Say NO to Tobacco – It’s Killing Your Brain, Literally.
You are in a stressful situation, and your brain is in fuzz. You need to clear it up, and fast. A co-worker suggests why not a puff or two from the cigarette they are smoking? After all, how much just a puff can hurt?
Trust us – a lot. A single puff may not hurt but it would set off a chain reaction in your body that will ultimately make you seek those puffs out more and more until you are totally dependent. And once you are, the chemicals present in cigarettes and other Tobacco products can wreck havoc in your body and particularly in your brain – and there are more than just nicotine, the most prominent component of Tobacco.
We all know tobacco is harmful – it affects our cardiovascular health, digestive health, and contributes to several different types of cancer. But what we know less about is its effect on our brain, and how significantly it can damage our learning and cognitive capacities.
May 31st is World No Tobacco Day. On this occasion, let us learn about how much damage a tobacco habit can incur in your brain and why you should stop immediately.
Why do we get addicted to tobacco?
Remember the scenario I gave above? That is exactly how a lot of people start smoking, and that is also why they don’t usually stop before the habit sets in. Nicotine does have a short-term, knee-jerk ‘high’ that can sharpen cognitive functions and working memory. It works lightning-fast – nicotine dissolves in your bloodstream immediately after you inhale or chew up tobacco, and travels to your brain within 10 seconds. Hence, a lot of people use it as a quick-fix in stressful situations.

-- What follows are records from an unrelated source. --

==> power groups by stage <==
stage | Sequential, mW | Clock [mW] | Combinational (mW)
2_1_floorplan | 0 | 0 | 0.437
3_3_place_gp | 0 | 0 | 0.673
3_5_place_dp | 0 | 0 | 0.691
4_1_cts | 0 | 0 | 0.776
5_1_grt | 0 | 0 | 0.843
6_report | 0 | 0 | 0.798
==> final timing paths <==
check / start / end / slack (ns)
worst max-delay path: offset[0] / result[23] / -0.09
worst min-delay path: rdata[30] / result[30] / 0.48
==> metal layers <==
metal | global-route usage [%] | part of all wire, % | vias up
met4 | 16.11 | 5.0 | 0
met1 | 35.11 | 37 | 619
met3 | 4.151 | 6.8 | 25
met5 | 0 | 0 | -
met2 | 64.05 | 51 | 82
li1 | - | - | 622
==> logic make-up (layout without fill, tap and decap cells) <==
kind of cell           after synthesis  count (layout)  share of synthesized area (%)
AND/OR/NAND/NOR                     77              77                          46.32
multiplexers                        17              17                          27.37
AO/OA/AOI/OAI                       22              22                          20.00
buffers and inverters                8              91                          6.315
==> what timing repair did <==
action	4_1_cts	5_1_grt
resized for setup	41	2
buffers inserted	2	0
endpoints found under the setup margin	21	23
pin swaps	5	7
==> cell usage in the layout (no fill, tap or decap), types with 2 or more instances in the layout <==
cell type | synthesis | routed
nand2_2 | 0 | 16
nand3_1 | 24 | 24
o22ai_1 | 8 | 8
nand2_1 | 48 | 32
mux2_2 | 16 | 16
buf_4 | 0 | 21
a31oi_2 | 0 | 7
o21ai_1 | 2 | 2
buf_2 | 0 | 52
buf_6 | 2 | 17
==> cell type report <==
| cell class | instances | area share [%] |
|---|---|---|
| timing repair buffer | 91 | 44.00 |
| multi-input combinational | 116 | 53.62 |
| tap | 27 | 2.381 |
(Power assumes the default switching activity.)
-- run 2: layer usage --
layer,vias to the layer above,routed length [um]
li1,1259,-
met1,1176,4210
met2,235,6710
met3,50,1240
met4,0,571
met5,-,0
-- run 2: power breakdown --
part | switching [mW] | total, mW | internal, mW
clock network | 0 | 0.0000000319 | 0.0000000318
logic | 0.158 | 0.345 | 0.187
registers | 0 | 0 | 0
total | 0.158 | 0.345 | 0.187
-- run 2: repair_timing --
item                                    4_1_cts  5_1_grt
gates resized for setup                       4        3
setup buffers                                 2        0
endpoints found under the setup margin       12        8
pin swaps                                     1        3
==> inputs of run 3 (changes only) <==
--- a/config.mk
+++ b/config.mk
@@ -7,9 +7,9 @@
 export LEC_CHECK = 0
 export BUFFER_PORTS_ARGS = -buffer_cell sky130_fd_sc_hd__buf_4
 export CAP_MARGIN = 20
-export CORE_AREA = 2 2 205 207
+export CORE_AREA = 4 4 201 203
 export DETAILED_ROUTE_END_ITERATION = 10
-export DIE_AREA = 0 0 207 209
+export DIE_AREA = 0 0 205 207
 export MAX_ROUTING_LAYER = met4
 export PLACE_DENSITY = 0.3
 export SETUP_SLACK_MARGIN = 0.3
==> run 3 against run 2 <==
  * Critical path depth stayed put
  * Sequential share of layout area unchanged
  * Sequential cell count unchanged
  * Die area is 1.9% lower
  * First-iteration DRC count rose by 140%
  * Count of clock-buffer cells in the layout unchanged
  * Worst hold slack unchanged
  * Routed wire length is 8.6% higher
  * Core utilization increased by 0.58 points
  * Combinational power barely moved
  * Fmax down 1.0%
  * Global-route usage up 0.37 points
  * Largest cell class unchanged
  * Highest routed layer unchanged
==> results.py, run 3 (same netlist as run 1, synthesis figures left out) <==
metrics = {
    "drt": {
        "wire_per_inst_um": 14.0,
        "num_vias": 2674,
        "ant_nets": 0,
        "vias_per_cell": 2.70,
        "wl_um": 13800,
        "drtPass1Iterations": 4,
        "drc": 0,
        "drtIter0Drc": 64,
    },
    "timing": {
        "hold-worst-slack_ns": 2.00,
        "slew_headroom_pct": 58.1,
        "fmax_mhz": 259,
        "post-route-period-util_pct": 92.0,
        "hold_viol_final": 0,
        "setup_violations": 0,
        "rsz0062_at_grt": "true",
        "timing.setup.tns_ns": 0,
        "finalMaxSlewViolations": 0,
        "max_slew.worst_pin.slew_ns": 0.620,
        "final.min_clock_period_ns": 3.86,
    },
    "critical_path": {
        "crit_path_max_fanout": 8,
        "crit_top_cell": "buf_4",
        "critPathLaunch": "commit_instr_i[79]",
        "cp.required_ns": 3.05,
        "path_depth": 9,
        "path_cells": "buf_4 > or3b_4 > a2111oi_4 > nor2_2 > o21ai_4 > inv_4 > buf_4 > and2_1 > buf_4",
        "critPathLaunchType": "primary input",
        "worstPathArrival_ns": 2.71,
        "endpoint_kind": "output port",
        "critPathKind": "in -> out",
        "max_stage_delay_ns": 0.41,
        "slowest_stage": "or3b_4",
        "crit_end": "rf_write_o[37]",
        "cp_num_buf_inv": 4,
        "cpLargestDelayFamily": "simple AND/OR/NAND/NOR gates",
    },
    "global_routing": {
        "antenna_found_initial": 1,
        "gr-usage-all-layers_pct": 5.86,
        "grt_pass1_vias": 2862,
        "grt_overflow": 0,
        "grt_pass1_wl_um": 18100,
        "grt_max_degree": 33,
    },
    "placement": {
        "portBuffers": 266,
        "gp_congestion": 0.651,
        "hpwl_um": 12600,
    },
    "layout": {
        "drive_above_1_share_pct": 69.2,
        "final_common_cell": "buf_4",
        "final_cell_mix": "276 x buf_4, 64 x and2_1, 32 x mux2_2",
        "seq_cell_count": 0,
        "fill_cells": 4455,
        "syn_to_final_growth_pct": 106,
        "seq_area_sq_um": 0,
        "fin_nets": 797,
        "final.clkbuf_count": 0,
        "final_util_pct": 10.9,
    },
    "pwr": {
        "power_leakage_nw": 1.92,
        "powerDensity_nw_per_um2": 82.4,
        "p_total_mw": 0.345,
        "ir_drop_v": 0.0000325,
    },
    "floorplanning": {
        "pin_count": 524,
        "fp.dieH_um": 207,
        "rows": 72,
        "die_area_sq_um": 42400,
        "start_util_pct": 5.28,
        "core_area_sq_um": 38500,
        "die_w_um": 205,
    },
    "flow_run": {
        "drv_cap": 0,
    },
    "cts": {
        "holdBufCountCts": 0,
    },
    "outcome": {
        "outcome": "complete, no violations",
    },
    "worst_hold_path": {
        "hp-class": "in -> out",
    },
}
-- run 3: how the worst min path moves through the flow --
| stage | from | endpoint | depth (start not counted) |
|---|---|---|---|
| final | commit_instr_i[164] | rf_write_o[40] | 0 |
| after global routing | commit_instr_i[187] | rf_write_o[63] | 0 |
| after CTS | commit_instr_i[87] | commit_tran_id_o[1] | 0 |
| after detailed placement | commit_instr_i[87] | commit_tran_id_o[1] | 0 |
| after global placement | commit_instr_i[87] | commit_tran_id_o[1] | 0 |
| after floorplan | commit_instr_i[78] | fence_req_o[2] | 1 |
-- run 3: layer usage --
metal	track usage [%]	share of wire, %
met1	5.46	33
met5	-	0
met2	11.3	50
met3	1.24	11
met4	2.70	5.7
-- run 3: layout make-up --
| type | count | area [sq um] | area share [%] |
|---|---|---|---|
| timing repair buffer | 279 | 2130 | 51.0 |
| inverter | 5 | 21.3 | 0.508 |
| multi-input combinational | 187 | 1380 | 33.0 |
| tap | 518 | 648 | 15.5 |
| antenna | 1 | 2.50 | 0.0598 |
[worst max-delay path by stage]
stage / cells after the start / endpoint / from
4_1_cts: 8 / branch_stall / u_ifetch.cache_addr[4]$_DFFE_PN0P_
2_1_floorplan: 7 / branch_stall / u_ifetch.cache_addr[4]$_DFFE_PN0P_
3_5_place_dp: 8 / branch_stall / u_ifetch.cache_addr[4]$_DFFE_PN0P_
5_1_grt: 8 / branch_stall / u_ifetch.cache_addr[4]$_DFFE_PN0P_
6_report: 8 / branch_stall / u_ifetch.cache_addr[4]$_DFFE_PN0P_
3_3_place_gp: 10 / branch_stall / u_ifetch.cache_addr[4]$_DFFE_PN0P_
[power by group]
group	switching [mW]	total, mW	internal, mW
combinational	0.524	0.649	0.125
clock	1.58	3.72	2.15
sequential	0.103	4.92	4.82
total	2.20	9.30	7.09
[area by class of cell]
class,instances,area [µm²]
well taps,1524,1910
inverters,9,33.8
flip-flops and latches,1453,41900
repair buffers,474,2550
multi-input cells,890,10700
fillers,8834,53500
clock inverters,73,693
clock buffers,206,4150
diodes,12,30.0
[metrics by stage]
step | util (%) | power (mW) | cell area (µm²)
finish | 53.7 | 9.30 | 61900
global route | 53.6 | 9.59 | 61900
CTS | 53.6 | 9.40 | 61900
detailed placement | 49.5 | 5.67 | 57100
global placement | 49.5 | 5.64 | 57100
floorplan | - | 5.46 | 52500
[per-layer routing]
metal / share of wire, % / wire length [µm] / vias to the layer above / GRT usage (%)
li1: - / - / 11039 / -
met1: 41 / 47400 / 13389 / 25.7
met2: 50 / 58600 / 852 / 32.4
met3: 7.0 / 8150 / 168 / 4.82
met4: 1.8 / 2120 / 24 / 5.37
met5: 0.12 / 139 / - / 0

Now, this ‘high’ looks a lot like the dopamine pathways in our brain. So our brain cannot distinguish the nicotine ‘high’ from a genuine motivational dopamine surge and conflates the nicotine high with our pleasure-reward system. Once you experience the nicotine ‘high’, therefore, your brain craves for its repetition. And the more you repeat, the stronger these cravings become, until you have become completely addicted and have started displaying withdrawal symptoms.
How it harms our brain
As you might have assumed, this little ‘high’ is a minuscule and very short-lived amount of positive in comparison to the massive and life-altering damage tobacco inflicts on your brain.
- Causes cortical damage
Sustained smoking causes a very crucial area of your brain’s grey matter to grow thinner – the cortex. Important cognitive functions like memory, language, and perception take place in the cortex area, so the thinning of cortex can potentially affect all these functions. Chronic smokers specifically display dysfunctions in auditory-verbal learning and memory, prospective memory, working memory, executive functions, visual search speeds, psychomotor speed and cognitive flexibility, general intellectual abilities, and balance. This may lead to early onset of Dementia in older patients.
- Leads immune cells to attack healthy brain cells
Apart from nicotine, tobacco also contains a procarcinogen named NKK that has been linked to neuro-inflammation, a condition that can lead to multiple sclerosis. Basically, NKK triggers a type of immune cells in the brain called microglia. The function of the microglia is to destroy unhealthy brain cells, but when triggered by the NKK they become activated for no reason and start attacking even healthy cells, leading to severe brain cell damage. What’s more, nicotine causes your cell recovery and injury healing process to slow down. This means, your brain self-heals in a much lower speed than it self-destructs.
- Increases Anxiety and Depression
There are two types of amino acids that exist in equilibrium in the human brain – the glutamate and the GABA. Glutamate is an excitatory amino acid that contributes to alertness and focus, but an excess of it can cause severe anxiety and ADHD-like symptoms. GABA helps in balancing out the excess effects of glutamate, and that is why these two chemicals need to remain in equilibrium. Nicotine throws this equilibrium off balance, which can either increase anxiety or depressive tendencies, depending on the amino acid in increase.
- Increases stress
Smokers often say they smoke to relieve stress, but in reality nicotine has just the opposite reaction. The ‘high’ one receives after taking a puff includes a rushing in of adrenaline, one of the neurotransmitters in our brain that regulate the ‘flight-or-flight’ response. The smoker’s heartbeat increases, pupils dilate, and mild sweating may occur. This is the signs of your brain and body going into stress-response mode, and needlessly so. Stress hormones are good only for stressful situations; in normal situations they contribute to overall chronic stress build up leading to a host of health issues.
Conclusion
Whatever ‘high’ you may feel at the moment, tobacco is supremely damaging to your health and there’s no two way about it. If you need any more reasons to quit today, protecting your brain should be a good enough one!